== INPUT DATA ==
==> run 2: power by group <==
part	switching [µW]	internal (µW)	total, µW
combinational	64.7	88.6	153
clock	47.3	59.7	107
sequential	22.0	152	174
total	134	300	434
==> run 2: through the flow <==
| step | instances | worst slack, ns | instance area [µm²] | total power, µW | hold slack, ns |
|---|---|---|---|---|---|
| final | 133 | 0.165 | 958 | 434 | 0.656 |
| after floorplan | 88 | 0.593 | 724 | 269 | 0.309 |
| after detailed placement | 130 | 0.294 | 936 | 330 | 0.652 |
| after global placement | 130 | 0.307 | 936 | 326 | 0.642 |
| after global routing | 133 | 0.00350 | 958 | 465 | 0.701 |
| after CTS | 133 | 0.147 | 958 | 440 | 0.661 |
--- src/rtl/hazard_seq_unit_if.sv ---
// Hazard sequencer bus: pipeline event inputs in, per-boundary stall/flush
// vectors and sequence status out. The pipeline side drives the master end.
interface hazard_seq_unit_if #(
   parameter int STAGES = 2
);
   logic              i_branch_taken;
   logic              i_push_pc;
   logic              i_pop_pc;
   logic              i_interrupt_req;
   logic              i_decode_imm;
   logic              i_exm_imm;
   logic [STAGES-1:0] o_flush;
   logic [STAGES-1:0] o_stall;
   logic              o_pc_redirect;
   logic              o_insert_nop;
   logic              o_int_ack;
   logic              o_busy;
   logic [1:0]        o_state;
   logic              o_protocol_err;

   modport master (
      output i_branch_taken, i_push_pc, i_pop_pc, i_interrupt_req,
             i_decode_imm, i_exm_imm,
      input  o_flush, o_stall, o_pc_redirect, o_insert_nop, o_int_ack,
             o_busy, o_state, o_protocol_err
   );

   modport slave (
      input  i_branch_taken, i_push_pc, i_pop_pc, i_interrupt_req,
             i_decode_imm, i_exm_imm,
      output o_flush, o_stall, o_pc_redirect, o_insert_nop, o_int_ack,
             o_busy, o_state, o_protocol_err
   );
endinterface

--- src/rtl/hazard_seq_unit.sv ---
// Hazard sequencer: runs multi-cycle CALL / RET / INTERRUPT sequences and
// produces per-boundary stall/flush vectors. Bit 0 is the fetch/decode
// boundary, bit STAGES-1 the oldest (decode/exm). Interrupts are latched and
// held off while decode holds the first word of a two-word instruction.
module hazard_seq_unit #(
   parameter int STAGES      = 2,
   parameter int CALL_CYCLES = 2,
   parameter int RET_CYCLES  = 2,
   parameter int INT_CYCLES  = 3
) (
   input  logic             i_clk,
   input  logic             i_rst,
   hazard_seq_unit_if.slave bus
);

   localparam int MAX_A = (CALL_CYCLES > RET_CYCLES) ? CALL_CYCLES : RET_CYCLES;
   localparam int MAX_C = (MAX_A > INT_CYCLES) ? MAX_A : INT_CYCLES;
   localparam int CW    = $clog2(MAX_C) + 1;
   localparam int TOP   = STAGES - 1;

   localparam logic [CW-1:0] CALL_LAST = CW'(CALL_CYCLES - 1);
   localparam logic [CW-1:0] RET_LAST  = CW'(RET_CYCLES - 1);
   localparam logic [CW-1:0] INT_LAST  = CW'(INT_CYCLES - 1);
   localparam logic [CW-1:0] CNT_ONE   = CW'(1);

   // Hold every boundary except the oldest, which drains as a bubble.
   localparam logic [STAGES-1:0] SEQ_STALL = {1'b0, {(STAGES-1){1'b1}}};
   localparam logic [STAGES-1:0] SEQ_FLUSH = {1'b1, {(STAGES-1){1'b0}}};
   localparam logic [STAGES-1:0] ALL_ONES  = {STAGES{1'b1}};
   localparam logic [STAGES-1:0] FLUSH_F   = {{(STAGES-1){1'b0}}, 1'b1};

   typedef enum logic [1:0] {
      S_IDLE = 2'd0,
      S_CALL = 2'd1,
      S_RET  = 2'd2,
      S_INT  = 2'd3
   } state_t;

   state_t            state_q, state_d;
   logic [CW-1:0]     cnt_q, cnt_d;
   logic              pend_q;
   logic              err_q;

   logic [STAGES-1:0] flush_c, stall_c;
   logic              redirect_c, nop_c, ack_c, err_set;
   logic              int_want;

   assign int_want = (pend_q | bus.i_interrupt_req) & ~bus.i_decode_imm;

   // Sequence registers; reset aborts any sequence and drops a pending interrupt.
   always_ff @(posedge i_clk) begin
      if (i_rst) begin
         state_q <= S_IDLE;
         cnt_q   <= '0;
         pend_q  <= 1'b0;
         err_q   <= 1'b0;
      end else begin
         state_q <= state_d;
         cnt_q   <= cnt_d;
         // A new request in the ack cycle stays latched.
         pend_q  <= bus.i_interrupt_req | (pend_q & ~ack_c);
         err_q   <= err_q | err_set;
      end
   end

   // Next-state decode and per-cycle stall/flush/redirect generation.
   always_comb begin
      state_d    = state_q;
      cnt_d      = cnt_q;
      flush_c    = '0;
      stall_c    = '0;
      redirect_c = 1'b0;
      nop_c      = 1'b0;
      ack_c      = 1'b0;
      err_set    = 1'b0;

      case (state_q)
         S_IDLE: begin
            if (bus.i_branch_taken) begin
               flush_c    = ALL_ONES;
               redirect_c = 1'b1;
            end else if (bus.i_pop_pc) begin
               if (RET_CYCLES == 1) begin
                  redirect_c = 1'b1;
                  flush_c    = ALL_ONES;
               end else begin
                  stall_c = SEQ_STALL;
                  flush_c = SEQ_FLUSH;
                  state_d = S_RET;
                  cnt_d   = CNT_ONE;
               end
            end else if (bus.i_push_pc) begin
               if (CALL_CYCLES == 1) begin
                  redirect_c = 1'b1;
                  flush_c    = FLUSH_F;
               end else begin
                  stall_c = SEQ_STALL;
                  flush_c = SEQ_FLUSH;
                  state_d = S_CALL;
                  cnt_d   = CNT_ONE;
               end
            end else if (int_want) begin
               // Interrupt entry: freeze fetch and feed decode a NOP.
               nop_c      = 1'b1;
               stall_c[0] = 1'b1;
               state_d    = S_INT;
               cnt_d      = CNT_ONE;
            end
         end

         S_CALL: begin
            if (cnt_q == CALL_LAST) begin
               redirect_c = 1'b1;
               flush_c    = FLUSH_F;
               state_d    = S_IDLE;
               cnt_d      = '0;
            end else begin
               stall_c = SEQ_STALL;
               flush_c = SEQ_FLUSH;
               cnt_d   = cnt_q + CNT_ONE;
            end
         end

         S_RET: begin
            if (cnt_q == RET_LAST) begin
               redirect_c = 1'b1;
               flush_c    = ALL_ONES;
               state_d    = S_IDLE;
               cnt_d      = '0;
            end else begin
               stall_c = SEQ_STALL;
               flush_c = SEQ_FLUSH;
               cnt_d   = cnt_q + CNT_ONE;
            end
         end

         S_INT: begin
            if (cnt_q == INT_LAST) begin
               redirect_c = 1'b1;
               flush_c    = ALL_ONES;
               ack_c      = 1'b1;
               state_d    = S_IDLE;
               cnt_d      = '0;
            end else begin
               stall_c = SEQ_STALL;
               flush_c = SEQ_FLUSH;
               cnt_d   = cnt_q + CNT_ONE;
            end
         end

         default: begin
            state_d = S_IDLE;
            cnt_d   = '0;
         end
      endcase

      // An immediate word in exm is never executed as an instruction.
      if (bus.i_exm_imm) flush_c[TOP] = 1'b1;

      // A branch resolving mid-sequence is a protocol violation; still
      // squash everything, but let the sequence run to completion.
      if (state_q != S_IDLE && bus.i_branch_taken) begin
         flush_c = ALL_ONES;
         err_set = 1'b1;
      end
   end

   // Outputs are forced quiet while reset is held.
   always_comb begin
      bus.o_flush        = i_rst ? '0 : flush_c;
      bus.o_stall        = i_rst ? '0 : stall_c;
      bus.o_pc_redirect  = ~i_rst & redirect_c;
      bus.o_insert_nop   = ~i_rst & nop_c;
      bus.o_int_ack      = ~i_rst & ack_c;
      bus.o_busy         = ~i_rst & (state_q != S_IDLE);
      bus.o_state        = i_rst ? 2'b00 : state_q;
      bus.o_protocol_err = ~i_rst & (err_q | err_set);
   end

endmodule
===
YOUR INSTRUCTIONS – Output exactly the lines of the records from the first through the one bearing "434 | 0.656 |", both ends included.

SOLUTION FOR THIS PROBLEM –
==> run 2: power by group <==
part	switching [µW]	internal (µW)	total, µW
combinational	64.7	88.6	153
clock	47.3	59.7	107
sequential	22.0	152	174
total	134	300	434
==> run 2: through the flow <==
| step | instances | worst slack, ns | instance area [µm²] | total power, µW | hold slack, ns |
|---|---|---|---|---|---|
| final | 133 | 0.165 | 958 | 434 | 0.656 |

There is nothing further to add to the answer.